■ **Stored data**

* * * * * * *

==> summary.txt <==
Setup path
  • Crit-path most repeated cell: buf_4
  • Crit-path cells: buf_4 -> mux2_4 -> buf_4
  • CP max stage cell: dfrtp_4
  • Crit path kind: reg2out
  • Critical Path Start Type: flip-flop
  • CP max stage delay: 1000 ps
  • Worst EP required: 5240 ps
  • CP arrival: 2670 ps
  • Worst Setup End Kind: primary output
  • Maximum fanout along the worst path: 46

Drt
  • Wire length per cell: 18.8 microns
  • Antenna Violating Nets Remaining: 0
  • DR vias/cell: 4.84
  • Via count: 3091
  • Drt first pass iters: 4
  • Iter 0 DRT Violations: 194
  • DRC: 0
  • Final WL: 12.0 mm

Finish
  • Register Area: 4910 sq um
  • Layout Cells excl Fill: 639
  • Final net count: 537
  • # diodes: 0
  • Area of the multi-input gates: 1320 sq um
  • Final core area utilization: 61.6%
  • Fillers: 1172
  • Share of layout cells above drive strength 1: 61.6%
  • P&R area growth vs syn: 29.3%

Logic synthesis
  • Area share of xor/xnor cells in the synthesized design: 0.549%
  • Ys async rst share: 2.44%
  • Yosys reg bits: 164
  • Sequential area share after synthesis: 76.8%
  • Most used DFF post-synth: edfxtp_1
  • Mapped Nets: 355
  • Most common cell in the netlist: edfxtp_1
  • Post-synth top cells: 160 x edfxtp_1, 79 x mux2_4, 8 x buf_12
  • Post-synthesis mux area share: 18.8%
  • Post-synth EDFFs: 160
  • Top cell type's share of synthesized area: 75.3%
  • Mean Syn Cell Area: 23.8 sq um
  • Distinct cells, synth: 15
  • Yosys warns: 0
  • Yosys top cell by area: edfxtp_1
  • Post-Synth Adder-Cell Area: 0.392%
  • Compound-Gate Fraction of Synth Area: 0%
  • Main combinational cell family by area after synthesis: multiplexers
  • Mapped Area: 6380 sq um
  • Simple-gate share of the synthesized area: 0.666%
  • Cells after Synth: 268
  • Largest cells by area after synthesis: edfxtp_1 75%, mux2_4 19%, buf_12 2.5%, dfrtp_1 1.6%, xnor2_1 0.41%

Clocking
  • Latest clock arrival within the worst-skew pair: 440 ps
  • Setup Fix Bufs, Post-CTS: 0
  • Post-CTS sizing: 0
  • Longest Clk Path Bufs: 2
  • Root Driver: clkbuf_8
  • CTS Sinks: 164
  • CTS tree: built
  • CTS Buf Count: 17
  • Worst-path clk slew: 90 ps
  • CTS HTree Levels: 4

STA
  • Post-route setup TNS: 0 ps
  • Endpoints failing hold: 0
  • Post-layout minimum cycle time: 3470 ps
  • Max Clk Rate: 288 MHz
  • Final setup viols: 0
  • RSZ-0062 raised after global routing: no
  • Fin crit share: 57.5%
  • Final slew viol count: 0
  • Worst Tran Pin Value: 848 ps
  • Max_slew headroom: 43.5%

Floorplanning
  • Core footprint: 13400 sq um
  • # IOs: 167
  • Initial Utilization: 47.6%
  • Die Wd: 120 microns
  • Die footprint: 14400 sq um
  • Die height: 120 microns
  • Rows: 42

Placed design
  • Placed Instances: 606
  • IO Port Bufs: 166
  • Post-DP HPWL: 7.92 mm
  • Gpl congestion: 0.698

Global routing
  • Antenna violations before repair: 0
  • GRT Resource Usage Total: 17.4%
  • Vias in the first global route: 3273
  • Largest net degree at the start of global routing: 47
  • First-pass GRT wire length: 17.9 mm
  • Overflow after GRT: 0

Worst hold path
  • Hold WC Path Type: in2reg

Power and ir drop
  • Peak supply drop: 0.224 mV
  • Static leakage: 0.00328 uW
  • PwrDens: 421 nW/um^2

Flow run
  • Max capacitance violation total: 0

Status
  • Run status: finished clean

* * * * * * *

■ **Instructions for the task**
Exactly as they appear above, write out the line containing "leakage: 0.00328 uW" and each line that comes after it in the records.

■ **The answer**
  • Static leakage: 0.00328 uW
  • PwrDens: 421 nW/um^2

Flow run
  • Max capacitance violation total: 0

Status
  • Run status: finished clean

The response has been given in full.